[Instructions to follow]
Scan the listing below. Return every line containing the string "typedef".

[Input data]
-*-*-

File: src/branch_pkg.sv
// Shared widths and branch codes for RV32 only; op codes are internal and not the funct3 field
`default_nettype none

package branch_pkg;

    // ----------------------------------------------------------------------
    // Widths
    // ----------------------------------------------------------------------

    // Data and address width
    localparam int unsigned XLEN = 32;
    // No compressed instructions
    localparam int unsigned INSTR_BYTES = 4;
    // Branch operation code width
    localparam int unsigned BR_OP_W = 3;

    // ----------------------------------------------------------------------
    // Types
    // ----------------------------------------------------------------------

    // Register operands and immediates
    typedef logic [XLEN-1:0] data_t;
    // Program counters and targets
    typedef logic [XLEN-1:0] addr_t;
    // Branch operation
    typedef logic [BR_OP_W-1:0] br_op_t;

    // ----------------------------------------------------------------------
    // Branch operation codes
    // ----------------------------------------------------------------------

    // Conditional branches
    localparam br_op_t BR_BEQ  = 3'd0;
    localparam br_op_t BR_BNE  = 3'd1;
    localparam br_op_t BR_BLT  = 3'd2;
    localparam br_op_t BR_BGE  = 3'd3;
    localparam br_op_t BR_BLTU = 3'd4;
    localparam br_op_t BR_BGEU = 3'd5;
    // Unconditional jumps
    localparam br_op_t BR_JAL  = 3'd6;
    localparam br_op_t BR_JALR = 3'd7;

endpackage

`default_nettype wire

File: src/br_req_if.sv
// One branch request per valid cycle with no acceptance signal; issue must hold off while stalled
`default_nettype none

interface br_req_if;

    // Request strobe, one cycle per branch
    logic                 valid;
    // Operation and operands
    branch_pkg::br_op_t   op;
    branch_pkg::data_t    rs1;
    branch_pkg::data_t    rs2;
    branch_pkg::addr_t    pc;
    branch_pkg::data_t    imm;
    // Frontend prediction for this branch
    logic                 pred_taken;
    branch_pkg::addr_t    pred_target;

    // Issue side drives the request
    modport issue (
        output valid, op, rs1, rs2, pc, imm, pred_taken, pred_target
    );

    // Branch unit side only samples it
    modport bu (
        input valid, op, rs1, rs2, pc, imm, pred_taken, pred_target
    );

endinterface

`default_nettype wire

File: src/branch_cond.sv
// Pure combinational compare; JAL and JALR report taken regardless of operands
`default_nettype none

module branch_cond (
    input  branch_pkg::br_op_t op_i,
    input  branch_pkg::data_t  rs1_i,
    input  branch_pkg::data_t  rs2_i,
    output logic               taken_o
);

    // ----------------------------------------------------------------------
    // Comparisons
    // ----------------------------------------------------------------------

    logic is_eq;
    logic is_lt_s;
    logic is_lt_u;

    // Equality shared by BEQ and BNE
    assign is_eq   = (rs1_i == rs2_i);
    // Two's complement less than
    assign is_lt_s = ($signed(rs1_i) < $signed(rs2_i));
    // Magnitude less than
    assign is_lt_u = (rs1_i < rs2_i);

    // ----------------------------------------------------------------------
    // Decode
    // ----------------------------------------------------------------------

    // All eight codes are used so no default arm is needed
    always_comb begin : cond_decode
        taken_o = 1'b0;
        case (op_i)
            branch_pkg::BR_BEQ:  taken_o = is_eq;
            branch_pkg::BR_BNE:  taken_o = !is_eq;
            branch_pkg::BR_BLT:  taken_o = is_lt_s;
            branch_pkg::BR_BGE:  taken_o = !is_lt_s;
            branch_pkg::BR_BLTU: taken_o = is_lt_u;
            branch_pkg::BR_BGEU: taken_o = !is_lt_u;
            // Jumps always redirect
            branch_pkg::BR_JAL:  taken_o = 1'b1;
            branch_pkg::BR_JALR: taken_o = 1'b1;
        endcase
    end

endmodule

`default_nettype wire

File: src/branch_cu.sv
// Stalls after every misprediction until flush_i; flush_i does not clear the result register
`default_nettype none

module branch_cu (
    input  logic clk_i,
    input  logic rst_n_i,
    input  logic flush_i,
    br_req_if.bu req,
    input  logic mispredict_i,
    input  logic fe_ready_i,
    output logic issue_mis_o,
    output logic fe_res_valid_o,
    output logic res_reg_en_o
);

    // ----------------------------------------------------------------------
    // State
    // ----------------------------------------------------------------------

    typedef enum logic [1:0] {
        IDLE,
        UPD_FE,
        MIS,
        STALL
    } cu_state_t;

    cu_state_t curr_state;
    cu_state_t next_state;

    // ----------------------------------------------------------------------
    // Next state
    // ----------------------------------------------------------------------

    always_comb begin : cu_next
        next_state = curr_state;
        case (curr_state)
            // Accept a request in either of these
            IDLE, UPD_FE: begin
                if (req.valid && mispredict_i) begin
                    next_state = MIS;
                end else if (req.valid) begin
                    next_state = UPD_FE;
                end else begin
                    next_state = IDLE;
                end
            end
            // Hold until the frontend takes the redirect
            MIS: begin
                if (fe_ready_i) begin
                    next_state = STALL;
                end
            end
            // Only a flush leaves this state
            STALL:   next_state = STALL;
            default: next_state = IDLE;
        endcase
    end

    // ----------------------------------------------------------------------
    // Outputs
    // ----------------------------------------------------------------------

    // Moore outputs
    always_comb begin : cu_out
        issue_mis_o    = 1'b0;
        fe_res_valid_o = 1'b0;
        res_reg_en_o   = 1'b0;
        case (curr_state)
            IDLE: res_reg_en_o = 1'b1;
            // Pulse the correct result and keep loading
            UPD_FE: begin
                fe_res_valid_o = 1'b1;
                res_reg_en_o   = 1'b1;
            end
            MIS: begin
                fe_res_valid_o = 1'b1;
                issue_mis_o    = 1'b1;
            end
            default: ;
        endcase
    end

    // Flush wins over normal progression
    always_ff @(posedge clk_i or negedge rst_n_i) begin : cu_state_reg
        if (!rst_n_i) begin
            curr_state <= IDLE;
        end else if (flush_i) begin
            curr_state <= IDLE;
        end else begin
            curr_state <= next_state;
        end
    end

endmodule

`default_nettype wire

File: src/branch_resolve.sv
// No alignment check on targets; the result register loads only on valid with enable set
`default_nettype none

module branch_resolve (
    input  logic              clk_i,
    input  logic              rst_n_i,
    br_req_if.bu              req,
    input  logic              res_reg_en_i,
    output logic              mispredict_o,
    output branch_pkg::addr_t res_pc_o,
    output branch_pkg::addr_t res_target_o,
    output logic              res_taken_o,
    output logic              res_mispredict_o
);

    // ----------------------------------------------------------------------
    // Internal signals
    // ----------------------------------------------------------------------

    logic              taken;
    branch_pkg::addr_t jalr_sum;
    branch_pkg::addr_t target;
    branch_pkg::addr_t seq_pc;
    branch_pkg::addr_t next_pc;
    logic              res_load;

    // Taken or not taken from the comparator
    branch_cond u_cond (
        .op_i    (req.op),
        .rs1_i   (req.rs1),
        .rs2_i   (req.rs2),
        .taken_o (taken)
    );

    // ----------------------------------------------------------------------
    // Target and next address
    // ----------------------------------------------------------------------

    // Register relative jump base
    assign jalr_sum = req.rs1 + req.imm;

    // JALR clears bit 0, everything else is pc relative
    assign target = (req.op == branch_pkg::BR_JALR) ?
                    {jalr_sum[branch_pkg::XLEN-1:1], 1'b0} :
                    req.pc + req.imm;

    // Fall through address
    assign seq_pc  = req.pc + branch_pkg::addr_t'(branch_pkg::INSTR_BYTES);
    assign next_pc = taken ? target : seq_pc;

    // Wrong direction, or right direction with the wrong target
    assign mispredict_o = (req.pred_taken != taken) ||
                          (taken && (req.pred_target != target));

    // ----------------------------------------------------------------------
    // Result register
    // ----------------------------------------------------------------------

    // Frozen while the control unit holds a misprediction
    assign res_load = req.valid && res_reg_en_i;

    always_ff @(posedge clk_i or negedge rst_n_i) begin : res_reg
        if (!rst_n_i) begin
            res_pc_o         <= '0;
            res_target_o     <= '0;
            res_taken_o      <= 1'b0;
            res_mispredict_o <= 1'b0;
        end else if (res_load) begin
            res_pc_o         <= req.pc;
            // Frontend wants the resolved next fetch address
            res_target_o     <= next_pc;
            res_taken_o      <= taken;
            res_mispredict_o <= mispredict_o;
        end
    end

endmodule

`default_nettype wire

File: src/branch_unit.sv
// Issue must not send while issue_mis_o is high or the unit is stalled; link writeback is external
`default_nettype none

module branch_unit (
    input  logic               clk_i,
    input  logic               rst_n_i,
    input  logic               flush_i,
    // Request from issue
    input  logic               valid_i,
    input  branch_pkg::br_op_t op_i,
    input  branch_pkg::data_t  rs1_i,
    input  branch_pkg::data_t  rs2_i,
    input  branch_pkg::data_t  imm_i,
    input  branch_pkg::addr_t  pc_i,
    input  branch_pkg::addr_t  pred_target_i,
    input  logic               pred_taken_i,
    // Frontend back-pressure on mispredictions
    input  logic               fe_ready_i,
    output logic               issue_mis_o,
    // Resolution to the frontend
    output logic               fe_res_valid_o,
    output branch_pkg::addr_t  fe_res_pc_o,
    output branch_pkg::addr_t  fe_res_target_o,
    output logic               fe_res_taken_o,
    output logic               fe_res_mispredict_o
);

    // ----------------------------------------------------------------------
    // Request bundle
    // ----------------------------------------------------------------------

    br_req_if u_req ();

    assign u_req.valid       = valid_i;
    assign u_req.op          = op_i;
    assign u_req.rs1         = rs1_i;
    assign u_req.rs2         = rs2_i;
    assign u_req.pc          = pc_i;
    assign u_req.imm         = imm_i;
    assign u_req.pred_taken  = pred_taken_i;
    assign u_req.pred_target = pred_target_i;

    // ----------------------------------------------------------------------
    // Datapath and control
    // ----------------------------------------------------------------------

    logic mispredict;
    logic res_reg_en;

    branch_resolve u_resolve (
        .clk_i            (clk_i),
        .rst_n_i          (rst_n_i),
        .req              (u_req.bu),
        .res_reg_en_i     (res_reg_en),
        .mispredict_o     (mispredict),
        .res_pc_o         (fe_res_pc_o),
        .res_target_o     (fe_res_target_o),
        .res_taken_o      (fe_res_taken_o),
        .res_mispredict_o (fe_res_mispredict_o)
    );

    // Sequences notification, stall and flush
    branch_cu u_cu (
        .clk_i          (clk_i),
        .rst_n_i        (rst_n_i),
        .flush_i        (flush_i),
        .req            (u_req.bu),
        .mispredict_i   (mispredict),
        .fe_ready_i     (fe_ready_i),
        .issue_mis_o    (issue_mis_o),
        .fe_res_valid_o (fe_res_valid_o),
        .res_reg_en_o   (res_reg_en)
    );

endmodule

`default_nettype wire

-*-*-

[Response area]
    typedef logic [XLEN-1:0] data_t;
    typedef logic [XLEN-1:0] addr_t;
    typedef logic [BR_OP_W-1:0] br_op_t;
    typedef enum logic [1:0] {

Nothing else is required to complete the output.